Demonstration for a Free Tibet
The day started out with a temperature of about 32 degrees farenheit,
colder than usual for this time of year. When I went into the Japan
Society building around 11 a.m., the New York Police Department (NYPD)
was setting up barricades across the street in Dag Hammarskjold Plaza.
When I came back outside at around 1 p.m., there were, I would
estimate, between 200 to 300 demonstrators, mostly Tibetan, holding
Tibetan flags and chanting slogans, with the UN building looming up
behind them a few blocks away. These flags weren't the little hand-held
ones on small wooden sticks that are waved at sporting events. These
were full-sized flags on poles that require both hands to hold uprignt.
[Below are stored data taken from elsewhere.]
**src/rtl/rv32i_multicycle_sequencer_if.sv**
```systemverilog
// Memory-side handshake bundle for the multi-cycle RV32I sequencer.
// master: sequencer side (drives requests). slave: memory side (drives ready/data).
//   imem_req/imem_addr  fetch request and address
//   imem_ready/imem_rdata  fetch completion and instruction word
//   dmem_req/dmem_we    data access request, 1 = store
//   dmem_ready          data access completion
interface rv32i_multicycle_sequencer_if;
  logic        imem_req;
  logic [31:0] imem_addr;
  logic        imem_ready;
  logic [31:0] imem_rdata;
  logic        dmem_req;
  logic        dmem_we;
  logic        dmem_ready;

  modport master (
    output imem_req, imem_addr, dmem_req, dmem_we,
    input  imem_ready, imem_rdata, dmem_ready
  );

  modport slave (
    input  imem_req, imem_addr, dmem_req, dmem_we,
    output imem_ready, imem_rdata, dmem_ready
  );
endinterface

```
**src/rtl/rv32i_multicycle_sequencer.sv**
```systemverilog
// Control sequencer for the multi-cycle RV32I core. Owns pc, the instruction
// register and the retire counter, and steps each instruction through
// FETCH/DECODE/EXECUTE/MEMORY/WRITEBACK with req/ready memory handshakes.
// Ports:
//   clk, reset_n      clock (rising edge), async active-low reset
//   bus               memory handshake interface (master modport)
//   alu_result        ALU result / effective address / jump-branch target
//   branch_taken      branch comparator outcome
//   instr, pc         instruction register and program counter
//   rf_we, rf_wsel    register-file write strobe and source (00 ALU, 01 mem, 10 pc+4)
//   state             FSM state for debug (FETCH=0 .. WRITEBACK=4, TRAP=7)
//   instret           retired-instruction count
//   trap              sticky fault flag
// Optional: define SEQ_TIMEOUT_EN to trap when a handshake waits TIMEOUT_CYCLES.
module rv32i_multicycle_sequencer #(
  parameter logic [31:0] RESET_VECTOR   = 32'h0000_0000,
  parameter int          INSTRET_WIDTH  = 32,
  parameter int          TIMEOUT_CYCLES = 16
) (
  input  logic                         clk,
  input  logic                         reset_n,
  rv32i_multicycle_sequencer_if.master bus,
  input  logic [31:0]                  alu_result,
  input  logic                         branch_taken,
  output logic [31:0]                  instr,
  output logic [31:0]                  pc,
  output logic                         rf_we,
  output logic [1:0]                   rf_wsel,
  output logic [2:0]                   state,
  output logic [INSTRET_WIDTH-1:0]     instret,
  output logic                         trap
);

  typedef enum logic [2:0] {
    S_FETCH   = 3'd0,
    S_DECODE  = 3'd1,
    S_EXECUTE = 3'd2,
    S_MEMORY  = 3'd3,
    S_WB      = 3'd4,
    S_TRAP    = 3'd7
  } state_t;

  localparam logic [6:0] OP_LOAD   = 7'b0000011;
  localparam logic [6:0] OP_STORE  = 7'b0100011;
  localparam logic [6:0] OP_IMM    = 7'b0010011;
  localparam logic [6:0] OP_OP     = 7'b0110011;
  localparam logic [6:0] OP_LUI    = 7'b0110111;
  localparam logic [6:0] OP_AUIPC  = 7'b0010111;
  localparam logic [6:0] OP_JAL    = 7'b1101111;
  localparam logic [6:0] OP_JALR   = 7'b1100111;
  localparam logic [6:0] OP_BRANCH = 7'b1100011;
  localparam logic [6:0] OP_FENCE  = 7'b0001111;
  localparam logic [6:0] OP_SYSTEM = 7'b1110011;

  state_t      state_q, state_n;
  logic [31:0] pc_n, pc_plus4, tgt, tgt_q;
  logic        pc_ld, instr_ld, tgt_ld, retire;
  logic        is_load, is_store, is_branch, is_jump, is_nop, is_legal;
  logic        expired;

  // Instruction class is decoded from the held instruction register, so it
  // stays valid for every state after FETCH.
  wire [6:0] opc = instr[6:0];
  assign is_load   = (opc == OP_LOAD);
  assign is_store  = (opc == OP_STORE);
  assign is_branch = (opc == OP_BRANCH);
  assign is_jump   = (opc == OP_JAL) || (opc == OP_JALR);
  assign is_nop    = (opc == OP_FENCE) || (opc == OP_SYSTEM);
  assign is_legal  = is_load || is_store || is_branch || is_jump || is_nop ||
                     (opc == OP_IMM) || (opc == OP_OP) ||
                     (opc == OP_LUI) || (opc == OP_AUIPC);

  assign pc_plus4       = pc + 32'd4;
  assign tgt            = {alu_result[31:1], 1'b0};
  assign bus.imem_addr  = pc;
  assign state          = state_q;
  assign trap           = (state_q == S_TRAP);
  assign rf_wsel        = is_load ? 2'b01 : (is_jump ? 2'b10 : 2'b00);

`ifdef SEQ_TIMEOUT_EN
  localparam int WCNT_W = $clog2(TIMEOUT_CYCLES + 1);
  logic [WCNT_W-1:0] wcnt;
  logic              waiting;

  // Counter is zero whenever no handshake is stalled, which covers the
  // clear-on-entry to FETCH and MEMORY.
  assign waiting = (bus.imem_req & ~bus.imem_ready) | (bus.dmem_req & ~bus.dmem_ready);
  assign expired = (wcnt == WCNT_W'(TIMEOUT_CYCLES));

  always_ff @(posedge clk or negedge reset_n) begin
    if (!reset_n)     wcnt <= '0;
    else if (waiting) wcnt <= wcnt + WCNT_W'(1);
    else              wcnt <= '0;
  end
`else
  assign expired = 1'b0;
`endif

  always_ff @(posedge clk or negedge reset_n) begin
    if (!reset_n) begin
      state_q <= S_FETCH;
      pc      <= RESET_VECTOR;
      instr   <= '0;
      instret <= '0;
      tgt_q   <= '0;
    end else begin
      state_q <= state_n;
      if (instr_ld) instr   <= bus.imem_rdata;
      if (pc_ld)    pc      <= pc_n;
      if (retire)   instret <= instret + INSTRET_WIDTH'(1);
      if (tgt_ld)   tgt_q   <= tgt;
    end
  end

  always_comb begin
    state_n      = state_q;
    bus.imem_req = 1'b0;
    bus.dmem_req = 1'b0;
    bus.dmem_we  = 1'b0;
    rf_we        = 1'b0;
    pc_ld        = 1'b0;
    pc_n         = pc_plus4;
    instr_ld     = 1'b0;
    tgt_ld       = 1'b0;
    retire       = 1'b0;
    unique case (state_q)
      S_FETCH: begin
        bus.imem_req = 1'b1;
        // ready in the expiry cycle still completes the fetch
        if (bus.imem_ready) begin
          instr_ld = 1'b1;
          state_n  = S_DECODE;
        end else if (expired) begin
          state_n = S_TRAP;
        end
      end
      S_DECODE: state_n = is_legal ? S_EXECUTE : S_TRAP;
      S_EXECUTE: begin
        if (is_load || is_store) begin
          state_n = S_MEMORY;
        end else if (is_branch) begin
          if (branch_taken && (alu_result[1:0] != 2'b00)) begin
            state_n = S_TRAP;
          end else begin
            pc_ld   = 1'b1;
            pc_n    = branch_taken ? alu_result : pc_plus4;
            retire  = 1'b1;
            state_n = S_FETCH;
          end
        end else if (is_jump) begin
          // target is captured here so writeback does not depend on the ALU
          // still presenting it a cycle later
          if (tgt[1]) begin
            state_n = S_TRAP;
          end else begin
            tgt_ld  = 1'b1;
            state_n = S_WB;
          end
        end else if (is_nop) begin
          pc_ld   = 1'b1;
          retire  = 1'b1;
          state_n = S_FETCH;
        end else begin
          state_n = S_WB;
        end
      end
      S_MEMORY: begin
        bus.dmem_req = 1'b1;
        bus.dmem_we  = is_store;
        if (bus.dmem_ready) begin
          if (is_store) begin
            pc_ld   = 1'b1;
            retire  = 1'b1;
            state_n = S_FETCH;
          end else begin
            state_n = S_WB;
          end
        end else if (expired) begin
          state_n = S_TRAP;
        end
      end
      S_WB: begin
        rf_we   = 1'b1;
        pc_ld   = 1'b1;
        pc_n    = is_jump ? tgt_q : pc_plus4;
        retire  = 1'b1;
        state_n = S_FETCH;
      end
      S_TRAP:  state_n = S_TRAP;
      default: state_n = S_TRAP;
    endcase
    // Requests and strobes are forced low the moment reset is applied,
    // independent of the state register.
    if (!reset_n) begin
      bus.imem_req = 1'b0;
      bus.dmem_req = 1'b0;
      bus.dmem_we  = 1'b0;
      rf_we        = 1'b0;
    end
  end

endmodule
```
**src/flat_wrapper.sv**
```systemverilog
// flat-port wrapper written by rule: the top's interface ports become plain ports
module rv32i_multicycle_sequencer_flat 
#(
  parameter logic [31:0] RESET_VECTOR   = 32'h0000_0000,
  parameter int          INSTRET_WIDTH  = 32,
  parameter int          TIMEOUT_CYCLES = 16
)
  (clk, reset_n, alu_result, branch_taken, instr, pc, rf_we, rf_wsel, state, instret, trap, bus_imem_req, bus_imem_addr, bus_dmem_req, bus_dmem_we, bus_imem_ready, bus_imem_rdata, bus_dmem_ready);
  rv32i_multicycle_sequencer_if bus_i ();
  input  logic clk;
  input  logic reset_n;
  input  logic [31:0] alu_result;
  input  logic branch_taken;
  output logic [31:0] instr;
  output logic [31:0] pc;
  output logic rf_we;
  output logic [1:0] rf_wsel;
  output logic [2:0] state;
  output logic [INSTRET_WIDTH-1:0] instret;
  output logic trap;
  output wire logic [$bits(bus_i.imem_req)-1:0] bus_imem_req;
  output wire logic [$bits(bus_i.imem_addr)-1:0] bus_imem_addr;
  output wire logic [$bits(bus_i.dmem_req)-1:0] bus_dmem_req;
  output wire logic [$bits(bus_i.dmem_we)-1:0] bus_dmem_we;
  input wire logic [$bits(bus_i.imem_ready)-1:0] bus_imem_ready;
  input wire logic [$bits(bus_i.imem_rdata)-1:0] bus_imem_rdata;
  input wire logic [$bits(bus_i.dmem_ready)-1:0] bus_dmem_ready;
  assign bus_imem_req = bus_i.imem_req;
  assign bus_imem_addr = bus_i.imem_addr;
  assign bus_dmem_req = bus_i.dmem_req;
  assign bus_dmem_we = bus_i.dmem_we;
  assign bus_i.imem_ready = bus_imem_ready;
  assign bus_i.imem_rdata = bus_imem_rdata;
  assign bus_i.dmem_ready = bus_dmem_ready;
  rv32i_multicycle_sequencer #(.RESET_VECTOR(RESET_VECTOR), .INSTRET_WIDTH(INSTRET_WIDTH), .TIMEOUT_CYCLES(TIMEOUT_CYCLES)) u_core (.clk(clk), .reset_n(reset_n), .bus(bus_i), .alu_result(alu_result), .branch_taken(branch_taken), .instr(instr), .pc(pc), .rf_we(rf_we), .rf_wsel(rf_wsel), .state(state), .instret(instret), .trap(trap));
endmodule
```
**config.mk**
```make
export PLATFORM = sky130hd
export DESIGN_NAME = rv32i_multicycle_sequencer_flat
export DESIGN_NICKNAME = d
export VERILOG_FILES = /design/src/rtl/rv32i_multicycle_sequencer_if.sv /design/src/rtl/rv32i_multicycle_sequencer.sv /design/src/flat_wrapper.sv
export SDC_FILE = /design/constraint.sdc
export NUM_CORES = 1
export LEC_CHECK = 0
export ABC_AREA = 1
export BUFFER_PORTS_ARGS = -buffer_cell sky130_fd_sc_hd__buf_2
export CORE_MARGIN = 2
export CORE_UTILIZATION = 40
export DETAILED_ROUTE_END_ITERATION = 12
export PLACE_DENSITY = 0.66
export SYNTH_ARGS = -nofsm -noshare
export SYNTH_HDL_FRONTEND = slang
export SYNTH_SLANG_ARGS = --single-unit
```
**constraint.sdc**
```tcl
create_clock -name clk -period 1.62 [get_ports clk]
set_input_delay 0.162 -clock clk [delete_from_list [all_inputs] [get_ports clk]]
set_output_delay 0.162 -clock clk [all_outputs]
set_load 0.02 [all_outputs]
```
==> key figures <==
Outcome
  – Outcome: finished, violations left
  – Failing checks: negative setup slack

STA
  – Slew Limit Fails: 0
  – Fmax: around 560 MHz
  – Unrepaired setup endpoints after global routing: yes
  – Final hold viol count: 0
  – Setup Skew: 0.0143 ns
  – Final Setup Violations: 122
  – Minimum clock period: 1.80 ns
  – Smallest hold slack: approximately 0.017 ns
  – Period utilisation layout: 111%
  – Worst-Margin Slew: between 0.7 and 0.8 ns
  – Worst setup margin: -0.180 ns
  – Max-slew headroom: 51.3%

Detailed routing
  – DR WL met2: around 13000 um
  – Routed wl met3: ~2000 um
  – WL met1: ~11000 um
  – Routed WL per cell: 16.4 um
  – Highest Signal Layer: met4
  – Antenna Nets Post-Route: 0
  – DRT iter0 DRCs: roughly 450
  – Total wire length: between 20000 and 30000 um
  – Via count: between 8000 and 9000
  – Vias per Instance: 4.93
  – # DRC: 0
  – Drt pass-1 iters: 5

Yosys
  – Seq/Total Area, Yosys: 42.1%
  – Synth warn: 0
  – EDFF count, synth: 0
  – Seq cells post-synth: 130
  – Syn nets: between 1000 and 1500
  – Mean Syn Cell Area: 7.77 um^2
  – Async SR Flop Fraction: 100%
  – Cell Area, Synth: 7720 um^2
  – Post-Syn Instances: 993
  – Distinct cells, synth: 41
  – Ys flop type: dfrtp_1

Power and ir drop
  – PwrDens: 1400 nW/um^2
  – LEAKAGE: 6.49 nW
  – Worst vdd ir: 0.00100 V

Clocking
  – Maximum buffer depth of the clock tree: 2
  – Clock Root Buffer: clkbuf_16
  – H-Tree Depth: 4
  – Num CTS Buffers: 17
  – # clock sinks: 130
  – CTS tree: done
  – Reg clk slew, reported paths: about 0.07 ns
  – Clk Latency, worst-skew pair: ~0.43 ns

Cells and area
  – Design area: 12500 um^2
  – # fillers: 1518
  – Area grow syn2layout: 61.7%
  – Layout cell share with drive strength beyond 1: 44.3%
  – NumNets Final: about 1500

Setup path
  – Worst-path fanout max: 6
  – Arrival time worst endpoint: between 2 and 2.5 ns
  – Crit-path cells: nand2_4, nor2_4, buf_6, nand3b_1, nand3_2, nand2_4, nand2_8, buf_6, buf_16, nand2_1, xnor2_1
  – CP Buf/Inv Count: 3
  – Setup crit end kind: flip-flop
  – CP Data Required Time: between 1.5 and 2 ns
  – Startpoint Class: flip-flop
  – CP delay by family, top: simple AND/OR/NAND/NOR gates
  – Slowest stage delay, CP: 0.39 ns
  – Slowest cell on crit path: dfrtp_2
  – Critical path class: flip-flop to flip-flop

Placement
  – Port Buffers: slightly above 200
  – Hpwl dp: 16800 um
  – Post-place instance area: 9820 um^2
  – GPL Wtd Cong: around 0.9

Die
  – IO Pins: 207
  – Placeable Area: 18800 um^2
  – FP Rows: 50
  – Die area: 20400 um^2
  – Die Wd: 143 um
  – Chip Height: 143 um
  – Starting density of the core: roughly 41%

Hold path
  – Worst hold path class: input pin to flip-flop

Global routing
  – Largest net degree at the start of global routing: 131
  – GRT overflow: 0
  – Antenna violations before repair: 1
  – Vias in the first global route: about 8000
  – GRT Total Usage: 25.2%
  – First-pass GRT wire length: approximately 40000 um

Run
  – Max-cap violation count: 0
[cells in the final DEF (no fill, tap or decap), types with 5 or more instances in the layout]
master,instances
dfrtp_1,116
o21ai_0,8
mux2_2,28
a22oi_1,9
inv_4,8
nor2_1,95
mux2_4,29
nand4_1,11
xor2_1,27
buf_2,198
clkbuf_16,26
o21ai_1,11
a21oi_1,9
inv_2,6
nand2_1,291
nor2_2,13
nand3_2,9
nand3_1,39
buf_6,30
nand3_4,6
clkinv_4,6
inv_1,68
nand2_2,29
nor3_1,19
dfrtp_2,14
buf_12,17
nor2_4,10
xnor2_1,5
o21ai_2,14
a22oi_2,7
nand3b_1,6
buf_4,121
nand2_4,16
dlygate4sd3_1,56
or2_2,5
[routing by layer]
layer / up-vias / global-route usage (%)
li1: 3969 / -
met1: 3900 / 31.8
met2: 309 / 42.3
met3: 49 / 7.08
met4: 0 / 7.03
met5: - / 0
[synth_stat cells (2+ instances only)]
library cell	number	share of area (%)
mux2_1	4	0.58
xnor2_1	5	0.57
xor2_1	28	3.2
nor2_4	2	0.29
dfrtp_1	130	42
buf_2	12	0.78
nand4_1	11	0.89
a21boi_0	2	0.19
nor2_1	112	5.4
o21ai_0	26	1.7
ha_1	2	0.32
nand3b_1	6	0.58
nor2_2	3	0.24
buf_4	38	3.7
nand3_2	3	0.39
or2_2	5	0.41
clkbuf_1	2	0.097
buf_6	5	0.73
nor4_1	4	0.32
o21bai_1	2	0.19
nand2_1	334	16
inv_2	9	0.44
a21oi_1	9	0.58
inv_1	75	3.6
nand3_1	49	3.2
o21ai_1	7	0.45
nor3_1	24	1.6
nand3_4	2	0.45
mux2_2	53	7.7
nand2_2	3	0.24
a22oi_1	16	1.6
[report_power, final]
part | switching [mW] | internal, mW
clock network | 1.61 | 2.33
registers | 0.682 | 4.05
logic | 4.85 | 4.00
total | 7.14 | 10.4
[cell families (layout without fill, tap and decap cells)]
group	Yosys count	after routing	synth area share, %
DFF	130	130	42.1
buffers and inverters	141	555	9.39
adders and majority gates	2	2	0.324
and+or+nand+nor	563	565	30.9
AOI/OAI and AO/OA	67	67	5.14
xor gates and xnor gates	33	33	3.74
other	0	1	0
muxes	57	57	8.32
[worst paths after layout]
path | from | to | slack [ns] | cells past startpoint
worst max-delay path | u_core.instr[0] | u_core.instret[12] | -0.18 | 11
worst min-delay path | alu_result[31] | u_core.tgt_q[31] | 0.02 | 2
worst max register to register | u_core.instr[0] | u_core.instret[12] | -0.18 | 11
worst min register to register | u_core.bus.imem_addr[0] | u_core.bus.imem_addr[0] | 0.50 | 2
max in group asynchronous | reset_n | u_core.bus.imem_addr[3] | 0.57 | 3
min in group asynchronous | reset_n | u_core.tgt_q[19] | 0.44 | 3
[per-stage QoR]
| step | setup slack [ns] | utilization (%) | power (mW) | TNS, ns | std cells |
|---|---|---|---|---|---|
| after floorplan | -0.00713 | - | 8.50 | -0.00713 | 993 |
| after global routing | -0.278 | 66.3 | 18.4 | -19.99 | 1670 |
| after CTS | -0.158 | 61.7 | 16.4 | -8.69 | 1646 |
| final | -0.180 | 66.3 | 17.5 | -10.96 | 1670 |
| after detailed placement | -0.162 | 52.2 | 11.3 | -5.97 | 1530 |
| after global placement | -0.111 | 52.2 | 11.2 | -3.99 | 1530 |
[flip-flops by register name, summed over array words and instances (netlist names)]
register,count
u_core.state,3
u_core.instr,32
u_core.tgt_q,31
u_core.instret,32
u_core.bus.imem_addr,32
[what timing repair did]
item                                   in CTS  in global routing
hold buffers                               55                  1
setup endpoints to repair                  98                130
resized for setup                          94                151
buffers inserted                           24                 10
endpoints found under the hold margin     184                  1
gates cloned                                6                 13
pin swaps                                  22                 31
[cell type report]
cell class	count	area [um^2]	area share [%]
Antenna cell	1	2.50	0.0200
Tap cell	260	325	2.61
Sequential cell	130	3270	26.2
Clock buffer	19	443	3.55
Multi-Input combinational cell	724	4410	35.3
Inverter	84	345	2.77
Clock inverter	13	153	1.22
Timing Repair Buffer	439	3530	28.3
Note: power is estimated with default switching activity, not from simulation.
There were New York City police present, both Patrol Officers and
Community Affairs Officers, as well as four Mounted Patrol Officers on
their well-groomed horses.
Most of the chants were derogatory toward China. One of the NYPD
officers I saw looked to be ethnic Chinese. If I had been more
courageous, I would have asked him how he felt hearing these anti-
Chinese slogans being chanted.
I spent some time watching some of the children there with their
parents among the demonstrators. The children chanted the slogans too,
but seemed more pre-occupied playing with the protest signs they were
carrying than putting all their attention and energy into chanting as
their parents were doing. I was handed a couple of printed flyers
detailing the situation in Tibet, and what people could do to help, and
then with a backward glance at the Tibetan flags fluttering and
flapping in the gusty wind, I went on my way.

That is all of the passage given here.